Richard Reeves, Managing Director, AOP, commented: “A drop in digital publisher revenue was unfortunately inevitable in Q2 2020 given the COVID-19 pandemic and the impact of the associated national lockdown. But it is heartening to see the decline was not as steep as the industry initially feared, and that some revenue categories such as subscriptions continue to see strong growth. It is also promising to see publisher confidence rebounding, with all our members surveyed prioritising non-advertising revenue growth in a quest to diversify income streams, and some even considering expanding their businesses through acquisition. With another lockdown now in place publishers don’t have an easy road ahead but these figures provide reassurance the industry is working together in a positive direction.”
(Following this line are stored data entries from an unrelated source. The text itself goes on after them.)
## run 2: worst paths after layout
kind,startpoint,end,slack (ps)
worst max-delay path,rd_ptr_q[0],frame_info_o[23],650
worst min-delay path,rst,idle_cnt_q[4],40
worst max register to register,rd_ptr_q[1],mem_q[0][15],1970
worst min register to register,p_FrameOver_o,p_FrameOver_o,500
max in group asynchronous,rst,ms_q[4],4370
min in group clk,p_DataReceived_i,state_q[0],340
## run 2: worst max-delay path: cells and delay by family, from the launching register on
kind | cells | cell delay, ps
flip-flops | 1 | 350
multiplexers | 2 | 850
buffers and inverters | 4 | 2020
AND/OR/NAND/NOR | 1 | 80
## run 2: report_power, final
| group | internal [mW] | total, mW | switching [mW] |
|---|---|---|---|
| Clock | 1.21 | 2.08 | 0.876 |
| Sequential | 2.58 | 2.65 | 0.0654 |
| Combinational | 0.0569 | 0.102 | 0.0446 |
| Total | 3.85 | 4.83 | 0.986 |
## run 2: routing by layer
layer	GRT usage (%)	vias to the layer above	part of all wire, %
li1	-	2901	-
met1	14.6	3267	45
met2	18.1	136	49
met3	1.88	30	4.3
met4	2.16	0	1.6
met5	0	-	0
<file path="src/rtl/sm_fixed_mult_seq_if.sv">
// Operand/result handshake bundle for the sequential sign-magnitude multiplier.
// master drives operands and accepts results; slave is the multiplier.
interface sm_fixed_mult_seq_if #(
    parameter int unsigned WIDTH = 31
);
    logic             in_valid;
    logic             in_ready;
    logic [WIDTH:0]   inputA;
    logic [WIDTH:0]   inputB;
    logic             out_valid;
    logic             out_ready;
    logic [WIDTH:0]   result;
    logic             sat;

    modport master (
        output in_valid, inputA, inputB, out_ready,
        input  in_ready, out_valid, result, sat
    );

    modport slave (
        input  in_valid, inputA, inputB, out_ready,
        output in_ready, out_valid, result, sat
    );
endinterface

</file>
<file path="src/rtl/sm_fixed_mult_seq.sv">
// Radix-2 shift-add sign-magnitude fixed-point multiplier, WIDTH cycles per product,
// with selectable truncate/round, magnitude saturation and canonical +0.
module sm_fixed_mult_seq #(
    parameter int unsigned WIDTH = 31,
    parameter int unsigned FRAC  = 16,
    parameter int unsigned ROUND = 0
) (
    input  logic                 clk,
    input  logic                 rst,
    sm_fixed_mult_seq_if.slave   bus
);
    localparam int unsigned AW = 2 * WIDTH;
    localparam int unsigned CW = $clog2(WIDTH + 1);
    localparam logic [AW:0] RND = (ROUND != 0 && FRAC > 0)
                                  ? ((AW + 1)'(1) << ((FRAC > 0) ? FRAC - 1 : 0))
                                  : '0;

    typedef enum logic [1:0] {S_IDLE, S_BUSY, S_NORM, S_DONE} state_e;

    state_e           state_q,     state_d;
    logic             sign_q,      sign_d;
    logic [WIDTH-1:0] ma_q,        ma_d;
    logic [WIDTH-1:0] mb_q,        mb_d;
    logic [AW-1:0]    acc_q,       acc_d;
    logic [CW-1:0]    cnt_q,       cnt_d;
    logic             out_valid_q, out_valid_d;
    logic [WIDTH:0]   result_q,    result_d;
    logic             sat_q,       sat_d;

    logic [WIDTH:0]   part_sum;
    logic [AW:0]      rnd_sum;
    logic [AW:0]      scaled;
    logic             ovf;
    logic [WIDTH-1:0] mag;

    // Datapath: right-shifting accumulator leaves the full product in acc after WIDTH steps
    always_comb begin
        part_sum = {1'b0, acc_q[AW-1:WIDTH]} + {1'b0, ma_q & {WIDTH{mb_q[0]}}};
        rnd_sum  = {1'b0, acc_q} + RND;
        scaled   = rnd_sum >> FRAC;
        ovf      = |scaled[AW:WIDTH];
        mag      = ovf ? '1 : scaled[WIDTH-1:0];
    end

    always_comb begin
        state_d     = state_q;
        sign_d      = sign_q;
        ma_d        = ma_q;
        mb_d        = mb_q;
        acc_d       = acc_q;
        cnt_d       = cnt_q;
        out_valid_d = out_valid_q;
        result_d    = result_q;
        sat_d       = sat_q;
        case (state_q)
            S_IDLE: begin
                if (bus.in_valid) begin
                    sign_d  = bus.inputA[WIDTH] ^ bus.inputB[WIDTH];
                    ma_d    = bus.inputA[WIDTH-1:0];
                    mb_d    = bus.inputB[WIDTH-1:0];
                    acc_d   = '0;
                    cnt_d   = CW'(WIDTH);
                    state_d = S_BUSY;
                end
            end
            S_BUSY: begin
                acc_d = {part_sum, acc_q[WIDTH-1:1]};
                mb_d  = mb_q >> 1;
                cnt_d = cnt_q - CW'(1);
                if (cnt_q == CW'(1)) begin
                    state_d = S_NORM;
                end
            end
            S_NORM: begin
                // a zero magnitude always leaves with a positive sign
                result_d    = {sign_q & (mag != '0), mag};
                sat_d       = ovf;
                out_valid_d = 1'b1;
                state_d     = S_DONE;
            end
            S_DONE: begin
                if (bus.out_ready) begin
                    out_valid_d = 1'b0;
                    state_d     = S_IDLE;
                end
            end
            default: state_d = S_IDLE;
        endcase
    end

    always_ff @(posedge clk) begin
        if (rst) begin
            state_q     <= S_IDLE;
            sign_q      <= 1'b0;
            ma_q        <= '0;
            mb_q        <= '0;
            acc_q       <= '0;
            cnt_q       <= '0;
            out_valid_q <= 1'b0;
            result_q    <= '0;
            sat_q       <= 1'b0;
        end else begin
            state_q     <= state_d;
            sign_q      <= sign_d;
            ma_q        <= ma_d;
            mb_q        <= mb_d;
            acc_q       <= acc_d;
            cnt_q       <= cnt_d;
            out_valid_q <= out_valid_d;
            result_q    <= result_d;
            sat_q       <= sat_d;
        end
    end

    assign bus.in_ready  = (state_q == S_IDLE);
    assign bus.out_valid = out_valid_q;
    assign bus.result    = result_q;
    assign bus.sat       = sat_q;
endmodule

</file>
<file path="src/flat_wrapper.sv">
// flat-port wrapper written by rule: the top's interface ports become plain ports
module sm_fixed_mult_seq_flat 
#(
    parameter int unsigned WIDTH = 31,
    parameter int unsigned FRAC  = 16,
    parameter int unsigned ROUND = 0
)
  (clk, rst, bus_in_valid, bus_inputA, bus_inputB, bus_out_ready, bus_in_ready, bus_out_valid, bus_result, bus_sat);
  sm_fixed_mult_seq_if #(.WIDTH(WIDTH)) bus_i ();
  input  logic clk;
  input  logic rst;
  input wire logic [$bits(bus_i.in_valid)-1:0] bus_in_valid;
  input wire logic [$bits(bus_i.inputA)-1:0] bus_inputA;
  input wire logic [$bits(bus_i.inputB)-1:0] bus_inputB;
  input wire logic [$bits(bus_i.out_ready)-1:0] bus_out_ready;
  output wire logic [$bits(bus_i.in_ready)-1:0] bus_in_ready;
  output wire logic [$bits(bus_i.out_valid)-1:0] bus_out_valid;
  output wire logic [$bits(bus_i.result)-1:0] bus_result;
  output wire logic [$bits(bus_i.sat)-1:0] bus_sat;
  assign bus_i.in_valid = bus_in_valid;
  assign bus_i.inputA = bus_inputA;
  assign bus_i.inputB = bus_inputB;
  assign bus_i.out_ready = bus_out_ready;
  assign bus_in_ready = bus_i.in_ready;
  assign bus_out_valid = bus_i.out_valid;
  assign bus_result = bus_i.result;
  assign bus_sat = bus_i.sat;
  sm_fixed_mult_seq #(.WIDTH(WIDTH), .FRAC(FRAC), .ROUND(ROUND)) u_core (.clk(clk), .rst(rst), .bus(bus_i));
endmodule
</file>
[src/rtl/gcd_pkg.sv]
// Shared types and defaults for the gcd_top request master.
// Widths here set the default operand/result width of the block.
package gcd_pkg;

    localparam int GCD_W       = 16;
    localparam int GCD_TIMEOUT = 1024;

    typedef enum logic [2:0] {
        IDLE,
        A_HI,
        A_LO,
        B_HI,
        B_LO,
        OUT,
        ERR
    } gcd_state_e;

    typedef struct packed {
        logic [GCD_W-1:0] a;
        logic [GCD_W-1:0] b;
        logic [GCD_W-1:0] c;
    } gcd_result_t;

endpackage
Dan Ison, Lead Partner for Telecommunications, Media and Entertainment at Deloitte, commented: “The industry’s focus during Q2 quite rightly fell on growing readership and subscriptions - the challenge for Q3 and beyond will be to sustain it. According to Deloitte research, more than one in three (36%) UK consumers read more news online a result of staying at home during the pandemic, with 42% expecting to continue to do so at similar levels once lockdown restrictions have lifted. Building new ways for consumers to consume and enjoy content will ensure that the subscription spike is not short lived, but continues to support the industry as it navigates market uncertainty. In time, advertising revenues will build again, but it will be subscription revenues which provide publishers with the resilience they so badly need in the months ahead.”